MSE Inaugural David P. Pope Lecture: “High-entropy alloys: what’s all the fuss about?”

Conventional alloys consist of a primary element chosen with a primary property in mind (e.g. silver for luster) to which secondary elements are added for other properties (e.g. copper to produce sterling silver for cutlery). Recently, a new alloy design strategy has emerged that eschews the primary-element approach and, instead, mixes together four, five, or more elements in near-equal amounts. These alloys have high (ideal) entropies of mixing – hence the name. They are scientifically interesting because textbook theories developed for dilute solid solutions break down in concentrated alloys lacking “solvents” or “solutes” in the traditional sense. A handful also exhibit striking mechanical properties, including strength, ductility, and toughness that are simultaneously enhanced at cryogenic temperatures, unlike in conventional materials where they have to be traded off. In this talk, Dr. George will summarize what he has learned about the phase stability and mechanical properties of this new class of alloys. He hopes to show that, by focusing on a few model systems, it is possible to gain fundamental mechanistic understanding of certain properties and phenomena that will serve as a useful guide to navigate the vast multi-dimensional space that remains to be explored.

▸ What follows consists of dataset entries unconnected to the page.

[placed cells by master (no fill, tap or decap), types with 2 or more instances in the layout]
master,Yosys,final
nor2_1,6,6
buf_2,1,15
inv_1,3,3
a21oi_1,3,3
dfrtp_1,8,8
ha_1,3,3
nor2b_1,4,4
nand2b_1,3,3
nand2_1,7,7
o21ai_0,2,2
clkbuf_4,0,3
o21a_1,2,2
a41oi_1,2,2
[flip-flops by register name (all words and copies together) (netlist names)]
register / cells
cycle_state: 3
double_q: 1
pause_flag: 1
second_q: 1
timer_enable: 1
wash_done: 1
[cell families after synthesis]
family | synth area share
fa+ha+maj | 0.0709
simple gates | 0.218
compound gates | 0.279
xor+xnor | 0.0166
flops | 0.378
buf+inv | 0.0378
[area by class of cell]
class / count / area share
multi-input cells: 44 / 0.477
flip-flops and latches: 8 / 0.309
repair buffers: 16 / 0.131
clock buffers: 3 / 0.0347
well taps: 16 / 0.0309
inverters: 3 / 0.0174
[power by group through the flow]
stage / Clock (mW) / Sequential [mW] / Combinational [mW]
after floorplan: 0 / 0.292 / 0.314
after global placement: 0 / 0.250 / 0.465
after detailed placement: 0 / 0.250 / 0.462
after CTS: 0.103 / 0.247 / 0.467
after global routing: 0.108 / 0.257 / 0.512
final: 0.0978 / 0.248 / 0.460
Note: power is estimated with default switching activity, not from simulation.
### src/rtl/digital_tube_avalon_master.sv
// Converts a binary value to six BCD digits with sequential double-dabble and
// writes the result (plus a one-time display-enable) to a 7-segment slave over Avalon-MM.
module digital_tube_avalon_master #(
  parameter int VALUE_W     = 20,
  parameter bit AUTO_ENABLE = 1'b1
) (
  input  logic               clk,
  input  logic               rst,
  input  logic               start,
  input  logic [VALUE_W-1:0] value,
  output logic               busy,
  output logic               done,
  output logic               overflow,
  output logic               chipselect,
  output logic               write_n,
  output logic [1:0]         address,
  output logic [31:0]        writedata,
  input  logic               waitrequest
);

  typedef enum logic [2:0] {IDLE, CONV, WR_DATA, WR_EN, DONE} state_t;

  localparam int CNT_W = $clog2(VALUE_W);

  state_t             state_q, state_d;
  logic [VALUE_W-1:0] shift_q, shift_d;
  logic [23:0]        bcd_q, bcd_d;
  logic [CNT_W-1:0]   cnt_q, cnt_d;
  logic               big_q, big_d;
  logic               overflow_q, overflow_d;
  logic               enabled_q, enabled_d;
  logic [23:0]        bcd_adj;
  logic [31:0]        value_ext;

  assign value_ext = 32'(value);

  // Add-3 correction on every digit >= 5, ahead of this cycle's shift.
  always_comb begin
    bcd_adj = bcd_q;
    for (int i = 0; i < 6; i++) begin
      if (bcd_q[4*i +: 4] >= 4'd5) begin
        bcd_adj[4*i +: 4] = bcd_q[4*i +: 4] + 4'd3;
      end
    end
  end

  always_comb begin
    state_d    = state_q;
    shift_d    = shift_q;
    bcd_d      = bcd_q;
    cnt_d      = cnt_q;
    big_d      = big_q;
    overflow_d = overflow_q;
    enabled_d  = enabled_q;
    chipselect = 1'b0;
    write_n    = 1'b1;
    address    = 2'b00;
    writedata  = 32'h0;
    done       = 1'b0;
    case (state_q)
      IDLE: begin
        if (start) begin
          shift_d    = value;
          bcd_d      = 24'h0;
          cnt_d      = CNT_W'(VALUE_W - 1);
          big_d      = value_ext > 32'd999999;
          overflow_d = overflow_q | big_d;
          state_d    = CONV;
        end
      end
      CONV: begin
        bcd_d   = {bcd_adj[22:0], shift_q[VALUE_W-1]};
        shift_d = {shift_q[VALUE_W-2:0], 1'b0};
        if (cnt_q == '0) state_d = WR_DATA;
        else             cnt_d   = cnt_q - 1'b1;
      end
      WR_DATA: begin
        chipselect = 1'b1;
        write_n    = 1'b0;
        writedata  = {8'h00, big_q ? 24'h999999 : bcd_q};
        if (!waitrequest) begin
          state_d = (AUTO_ENABLE && !enabled_q) ? WR_EN : DONE;
        end
      end
      WR_EN: begin
        chipselect = 1'b1;
        write_n    = 1'b0;
        address    = 2'b01;
        writedata  = 32'h0000_0001;
        if (!waitrequest) begin
          enabled_d = 1'b1;
          state_d   = DONE;
        end
      end
      DONE: begin
        done    = 1'b1;
        state_d = IDLE;
      end
      default: state_d = IDLE;
    endcase
  end

  always_ff @(posedge clk or posedge rst) begin
    if (rst) begin
      state_q    <= IDLE;
      shift_q    <= '0;
      bcd_q      <= '0;
      cnt_q      <= '0;
      big_q      <= 1'b0;
      overflow_q <= 1'b0;
      enabled_q  <= 1'b0;
    end else begin
      state_q    <= state_d;
      shift_q    <= shift_d;
      bcd_q      <= bcd_d;
      cnt_q      <= cnt_d;
      big_q      <= big_d;
      overflow_q <= overflow_d;
      enabled_q  <= enabled_d;
    end
  end

  assign busy     = (state_q != IDLE);
  assign overflow = overflow_q;

endmodule

### config.mk
export PLATFORM = sky130hd
export DESIGN_NAME = digital_tube_avalon_master
export DESIGN_NICKNAME = d
export VERILOG_FILES = /design/src/rtl/digital_tube_avalon_master.sv
export SDC_FILE = /design/constraint.sdc
export NUM_CORES = 1
export LEC_CHECK = 0
export CAP_MARGIN = 20
export CORE_MARGIN = 10
export CORE_UTILIZATION = 30
export DETAILED_ROUTE_END_ITERATION = 8
export GPL_ROUTABILITY_DRIVEN = 0
export SYNTH_ARGS = -nofsm -noshare
export SYNTH_HDL_FRONTEND = slang
export SYNTH_SLANG_ARGS = --single-unit
### constraint.sdc
create_clock -name clk -period 3.3 [get_ports clk]
set_clock_uncertainty 0.15 [all_clocks]
set_input_delay 0.33 -clock clk [delete_from_list [all_inputs] [get_ports clk]]
set_output_delay 0.33 -clock clk [all_outputs]
set_load 0.05 [all_outputs]
==> metrics.md <==
| Metric | Value |
|---|---|
| Status | `complete, no violations` |
| Largest net degree at the start of global routing | `39` |
| Area growth, synth to finish | `20.7%` |
| Crit Path Category | `flip-flop to output pin` |
| Post-synthesis sequential area ratio | `0.453` |
| DP HPWL | `5450 um` |
| Number of cells upsized or downsized after cts | `0` |
| Overall routing resource usage | `0.105` |
| WL/cell | `15.3 um` |
| M1 GR Usage | `0.139` |
| Hold Buf Count CTS | `0` |
| Starting Density | `0.310` |
| WHS | `0.290 ns` |
| DIE WIDTH | `121 um` |
| Synth unique cells | `41` |
| Final core occ | `0.374` |
| LEAKAGE | `1.63 nW` |
| Area leader, netlist | `dfrtp_1` |
| Post-synth top area share | `0.453` |
| Min Clock Period, post-route | `3.01 ns` |
| CTS max path bufs | `2` |
| Number of port buffers | `53` |
| GR Layer Usage met3 | `0.0284` |
| First-pass GRT wire length | `12800 um` |
| Slew @ Worst Pin | `0.754 ns` |
| Die span in y | `121 um` |
| Setup WS pre-CTS | `0.660 ns` |
| Post-synth EDFFs | `0` |
| Top_reg_cell synth | `dfrtp_1` |
| Fmax | `0.332 GHz` |
| Final setup margin | `0.288 ns` |
| Slew margin rel. | `0.495` |
| Slowest stage cell, crit path | `clkdlybuf4s50_1` |
| Fin nets | `402` |
| Via count | `2438` |
| Synthesized area | `3040 um^2` |
| GRT busiest layer | `met2` |
| Gate Count Post-Synth | `319` |
| CP bufs+invs | `2` |
| Setup tns final | `0 ns` |
| Crit path cell chain | `and2b_1 > inv_1 > nor4_1 > clkdlybuf4s50_1` |
| Crit-path max cell delay | `0.91 ns` |
| Io pins | `63` |
| Core Region | `9820 um^2` |
| Layout cells sized above 1 | `0.0929` |
| Initial antenna violation count | `0` |
| CTS Buf Count | `5` |
| CP required | `2.82 ns` |
| PD cells | `927 nW/um^2` |
| Async set-or-reset flop fraction in the synthesized netlist | `1.00` |
| Crit. path cell count | `4` |
| Setup bufs post-CTS | `0` |
| Worst setup SP type | `flip-flop` |
| #FFs+latches synth | `55` |
| Met2 Usage GRT | `0.167` |
| Root Driver | `clkbuf_8` |
| H-Tree Depth | `2` |
| Final setup fails | `0` |
| Overflow after GRT | `0` |
| Avg Cell Area, Syn | `9.53 um^2` |
| RSZ-0062 raised after global routing | `no` |
| Hold Path Class | `input pin to asynchronous set/reset pin` |
| Vias in the first global route | `2561` |
| R2r worst-path depth | `4` |
| Clk_lat worst skew | `0.31 ns` |
| Most frequent cells in the layout | `dfrtp_1, nor2_1, clkdlybuf4s50_1` |
| Post-route ant nets | `0` |
| Reg clk slew, reported paths | `0.10 ns` |
| Commonest non-fill, non-tap cell in the layout | `dfrtp_1` |
| Die ar. | `14600 um^2` |
| Site Rows | `36` |
| Pre-antenna DRT Iters | `4` |
| Via-to-Cell Ratio | `4.89` |
| Critical Path AT | `2.53 ns` |
| Ant diodes | `0` |
| Drt total wl | `7640 um` |
| Ranking of synthesized cells by area | `dfrtp_1, nor2_1, o22ai_1` |
| Yosys warning count | `0` |
| TritonCTS Sinks | `55` |
| Final period utilization | `0.913` |
| Final Hold Vio Count | `0` |
| CTS tree | `done` |
| Slew Viols, Final | `0` |
| DR iter-0 viols | `113` |
| CP max FO | `12` |
| VDD IR max | `334 uV` |
| Critical path's top delay family | `buffers and inverters` |
| Setup crit end kind | `output pin` |
| Max_cap viols | `0` |
| Detailed-route DRC error count | `0` |
[state kept, by name, summed over array words and instances, names as in the netlist]
register	cells
bcd_q	24
shift_q	20
state_q	3
enabled_q	1
overflow	1
big_q	1
cnt_q	5
[cells in the mapped netlist, drive strengths merged (2+ instances only)]
cell type,instances
a21oi,11
a22o,7
a31oi,2
a32o,6
and2,7
buf,23
clkbuf,4
dfrtp,55
ha,13
inv,18
mux2i,8
nand2,12
nand2b,7
nand3,2
nor2,50
nor3,7
nor3b,5
nor4,6
o21a,12
o21ai,8
o22ai,28
o31ai,7
o32ai,2
xnor2,6
xor2,2
[routing by layer]
layer	routed length [um]	share of wire
met4	81	0.011
met1	3720	0.49
met3	393	0.051
met2	3450	0.45
met5	0	0
[power by group]
part / switching, W / internal, W
sequential: 0.000273 / 0.000999
combinational: 0.00101 / 0.000740
clock: 0.000235 / 0.000149
[kinds of logic (layout without fill, tap and decap cells)]
| group | Yosys count | in the layout | synth area share |
|---|---|---|---|
| AOI/OAI and AO/OA | 85 | 85 | 0.191 |
| other | 1 | 9 | 0.00123 |
| buffers and inverters | 45 | 84 | 0.0803 |
| muxes | 8 | 8 | 0.0263 |
| xor gates and xnor gates | 8 | 8 | 0.0231 |
| and+or+nand+nor | 104 | 104 | 0.172 |
| DFF | 55 | 55 | 0.453 |
| adders and majority gates | 13 | 13 | 0.0535 |
[area by class of cell]
cell class / instances / area, um^2
fillers: 1026 / 6150
well taps: 133 / 166
clock inverters: 2 / 12.5
multi-input cells: 227 / 1450
flip-flops and latches: 55 / 1380
clock buffers: 6 / 72.6
repair buffers: 58 / 526
inverters: 18 / 67.6
[worst paths after layout]
path	startpoint	to	slack, ns
setup reg to reg	state_q[0]$_DFFE_PP0P_	bcd_q[7]$_DFFE_PP0P_	0.86
max in group asynchronous	rst	bcd_q[5]$_DFFE_PP0P_	2.04
min in group clk	enabled_q$_DFFE_PP0P_	enabled_q$_DFFE_PP0P_	0.33
hold / removal	rst	shift_q[16]$_DFFE_PP0P_	0.29
hold reg to reg	enabled_q$_DFFE_PP0P_	enabled_q$_DFFE_PP0P_	0.33
setup / recovery	state_q[1]$_DFFE_PP0P_	writedata[13]	0.29
[through the flow]
step	total power (W)	area [um^2]	cells
finish	0.00340	3670	499
global route	0.00372	3670	499
CTS	0.00343	3670	499
detailed placement	0.00305	3580	491
global placement	0.00299	3580	491
floorplan	0.00269	3070	327
Note: power is estimated with default switching activity, not from simulation.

Easo George earned his PhD in materials science and engineering from Penn (1985) and BTech in metallurgical engineering from IIT-Kanpur (1981). Currently, he is the Governor’s Chair for advanced alloy theory and development at ORNL and UT. Prior to taking up this position, he was professor of materials design and director of the center for interface dominated high performance materials at the Ruhr University Bochum in Germany. Before that, he was a distinguished scientist at ORNL where he also led the alloy behavior and design group. George’s research interests include the physical metallurgy and mechanical properties of high-entropy alloys, iridium alloys used in radioisotope thermoelectric generators that power interplanetary spacecraft, and size effects on mechanical behavior.